§ Stored data:
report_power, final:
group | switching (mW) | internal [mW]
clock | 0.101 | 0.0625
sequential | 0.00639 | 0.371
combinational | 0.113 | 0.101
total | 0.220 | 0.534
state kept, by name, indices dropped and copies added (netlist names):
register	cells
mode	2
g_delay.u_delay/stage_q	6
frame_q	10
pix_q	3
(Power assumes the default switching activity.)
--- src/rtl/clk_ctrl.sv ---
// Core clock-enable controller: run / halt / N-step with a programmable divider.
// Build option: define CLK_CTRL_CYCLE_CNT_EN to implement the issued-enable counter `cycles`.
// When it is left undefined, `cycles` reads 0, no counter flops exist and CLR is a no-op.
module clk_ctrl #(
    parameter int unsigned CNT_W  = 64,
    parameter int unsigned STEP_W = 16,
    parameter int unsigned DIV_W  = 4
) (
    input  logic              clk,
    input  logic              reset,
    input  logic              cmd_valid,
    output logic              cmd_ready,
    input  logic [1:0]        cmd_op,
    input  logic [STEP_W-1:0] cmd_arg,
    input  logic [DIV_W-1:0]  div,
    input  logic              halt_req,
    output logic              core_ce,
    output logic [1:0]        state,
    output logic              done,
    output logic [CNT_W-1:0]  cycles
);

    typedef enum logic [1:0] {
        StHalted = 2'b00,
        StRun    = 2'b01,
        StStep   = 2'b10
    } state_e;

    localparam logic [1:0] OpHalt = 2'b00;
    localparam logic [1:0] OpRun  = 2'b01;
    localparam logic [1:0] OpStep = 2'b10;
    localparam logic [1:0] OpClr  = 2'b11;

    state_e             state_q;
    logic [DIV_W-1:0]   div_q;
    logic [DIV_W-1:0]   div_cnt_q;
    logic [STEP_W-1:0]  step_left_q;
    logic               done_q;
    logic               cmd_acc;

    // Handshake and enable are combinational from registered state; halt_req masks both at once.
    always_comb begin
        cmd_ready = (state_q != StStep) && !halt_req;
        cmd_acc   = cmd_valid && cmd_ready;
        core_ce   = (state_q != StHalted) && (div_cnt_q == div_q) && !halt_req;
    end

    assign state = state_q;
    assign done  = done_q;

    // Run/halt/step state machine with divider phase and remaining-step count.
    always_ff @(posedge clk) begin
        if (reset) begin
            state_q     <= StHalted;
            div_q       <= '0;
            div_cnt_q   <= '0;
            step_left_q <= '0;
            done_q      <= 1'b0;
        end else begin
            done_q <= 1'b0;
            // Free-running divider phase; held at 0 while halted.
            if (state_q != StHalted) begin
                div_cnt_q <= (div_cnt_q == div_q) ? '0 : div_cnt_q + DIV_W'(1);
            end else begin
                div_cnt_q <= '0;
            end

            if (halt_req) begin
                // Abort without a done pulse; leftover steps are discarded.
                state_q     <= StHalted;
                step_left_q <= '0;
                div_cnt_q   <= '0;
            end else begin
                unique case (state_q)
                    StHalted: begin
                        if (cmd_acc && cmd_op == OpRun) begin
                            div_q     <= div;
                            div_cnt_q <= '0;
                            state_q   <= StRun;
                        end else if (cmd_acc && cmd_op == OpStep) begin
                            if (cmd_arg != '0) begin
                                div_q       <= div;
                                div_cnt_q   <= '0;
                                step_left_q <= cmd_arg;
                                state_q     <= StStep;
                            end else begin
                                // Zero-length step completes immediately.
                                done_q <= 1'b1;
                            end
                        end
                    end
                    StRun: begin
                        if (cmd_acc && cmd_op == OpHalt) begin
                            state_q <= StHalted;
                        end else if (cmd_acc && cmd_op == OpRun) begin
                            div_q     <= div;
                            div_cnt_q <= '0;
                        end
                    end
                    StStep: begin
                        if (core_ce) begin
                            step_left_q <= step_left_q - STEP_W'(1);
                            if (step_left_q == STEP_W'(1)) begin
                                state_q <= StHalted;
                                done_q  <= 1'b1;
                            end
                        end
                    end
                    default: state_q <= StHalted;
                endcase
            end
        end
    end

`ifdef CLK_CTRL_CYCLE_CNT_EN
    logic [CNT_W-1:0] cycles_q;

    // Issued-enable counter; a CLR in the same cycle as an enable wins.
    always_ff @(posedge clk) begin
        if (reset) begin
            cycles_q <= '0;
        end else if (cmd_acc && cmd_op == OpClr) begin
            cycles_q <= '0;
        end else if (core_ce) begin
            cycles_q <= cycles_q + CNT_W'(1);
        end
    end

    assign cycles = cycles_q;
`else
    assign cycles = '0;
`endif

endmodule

§ EXERCISE OBJECTIVE: All of the data above needs to be written out again, exactly.

§ EXERCISE OUTPUT:
report_power, final:
group | switching (mW) | internal [mW]
clock | 0.101 | 0.0625
sequential | 0.00639 | 0.371
combinational | 0.113 | 0.101
total | 0.220 | 0.534
state kept, by name, indices dropped and copies added (netlist names):
register	cells
mode	2
g_delay.u_delay/stage_q	6
frame_q	10
pix_q	3
(Power assumes the default switching activity.)
--- src/rtl/clk_ctrl.sv ---
// Core clock-enable controller: run / halt / N-step with a programmable divider.
// Build option: define CLK_CTRL_CYCLE_CNT_EN to implement the issued-enable counter `cycles`.
// When it is left undefined, `cycles` reads 0, no counter flops exist and CLR is a no-op.
module clk_ctrl #(
    parameter int unsigned CNT_W  = 64,
    parameter int unsigned STEP_W = 16,
    parameter int unsigned DIV_W  = 4
) (
    input  logic              clk,
    input  logic              reset,
    input  logic              cmd_valid,
    output logic              cmd_ready,
    input  logic [1:0]        cmd_op,
    input  logic [STEP_W-1:0] cmd_arg,
    input  logic [DIV_W-1:0]  div,
    input  logic              halt_req,
    output logic              core_ce,
    output logic [1:0]        state,
    output logic              done,
    output logic [CNT_W-1:0]  cycles
);

    typedef enum logic [1:0] {
        StHalted = 2'b00,
        StRun    = 2'b01,
        StStep   = 2'b10
    } state_e;

    localparam logic [1:0] OpHalt = 2'b00;
    localparam logic [1:0] OpRun  = 2'b01;
    localparam logic [1:0] OpStep = 2'b10;
    localparam logic [1:0] OpClr  = 2'b11;

    state_e             state_q;
    logic [DIV_W-1:0]   div_q;
    logic [DIV_W-1:0]   div_cnt_q;
    logic [STEP_W-1:0]  step_left_q;
    logic               done_q;
    logic               cmd_acc;

    // Handshake and enable are combinational from registered state; halt_req masks both at once.
    always_comb begin
        cmd_ready = (state_q != StStep) && !halt_req;
        cmd_acc   = cmd_valid && cmd_ready;
        core_ce   = (state_q != StHalted) && (div_cnt_q == div_q) && !halt_req;
    end

    assign state = state_q;
    assign done  = done_q;

    // Run/halt/step state machine with divider phase and remaining-step count.
    always_ff @(posedge clk) begin
        if (reset) begin
            state_q     <= StHalted;
            div_q       <= '0;
            div_cnt_q   <= '0;
            step_left_q <= '0;
            done_q      <= 1'b0;
        end else begin
            done_q <= 1'b0;
            // Free-running divider phase; held at 0 while halted.
            if (state_q != StHalted) begin
                div_cnt_q <= (div_cnt_q == div_q) ? '0 : div_cnt_q + DIV_W'(1);
            end else begin
                div_cnt_q <= '0;
            end

            if (halt_req) begin
                // Abort without a done pulse; leftover steps are discarded.
                state_q     <= StHalted;
                step_left_q <= '0;
                div_cnt_q   <= '0;
            end else begin
                unique case (state_q)
                    StHalted: begin
                        if (cmd_acc && cmd_op == OpRun) begin
                            div_q     <= div;
                            div_cnt_q <= '0;
                            state_q   <= StRun;
                        end else if (cmd_acc && cmd_op == OpStep) begin
                            if (cmd_arg != '0) begin
                                div_q       <= div;
                                div_cnt_q   <= '0;
                                step_left_q <= cmd_arg;
                                state_q     <= StStep;
                            end else begin
                                // Zero-length step completes immediately.
                                done_q <= 1'b1;
                            end
                        end
                    end
                    StRun: begin
                        if (cmd_acc && cmd_op == OpHalt) begin
                            state_q <= StHalted;
                        end else if (cmd_acc && cmd_op == OpRun) begin
                            div_q     <= div;
                            div_cnt_q <= '0;
                        end
                    end
                    StStep: begin
                        if (core_ce) begin
                            step_left_q <= step_left_q - STEP_W'(1);
                            if (step_left_q == STEP_W'(1)) begin
                                state_q <= StHalted;
                                done_q  <= 1'b1;
                            end
                        end
                    end
                    default: state_q <= StHalted;
                endcase
            end
        end
    end

`ifdef CLK_CTRL_CYCLE_CNT_EN
    logic [CNT_W-1:0] cycles_q;

    // Issued-enable counter; a CLR in the same cycle as an enable wins.
    always_ff @(posedge clk) begin
        if (reset) begin
            cycles_q <= '0;
        end else if (cmd_acc && cmd_op == OpClr) begin
            cycles_q <= '0;
        end else if (core_ce) begin
            cycles_q <= cycles_q + CNT_W'(1);
        end
    end

    assign cycles = cycles_q;
`else
    assign cycles = '0;
`endif

endmodule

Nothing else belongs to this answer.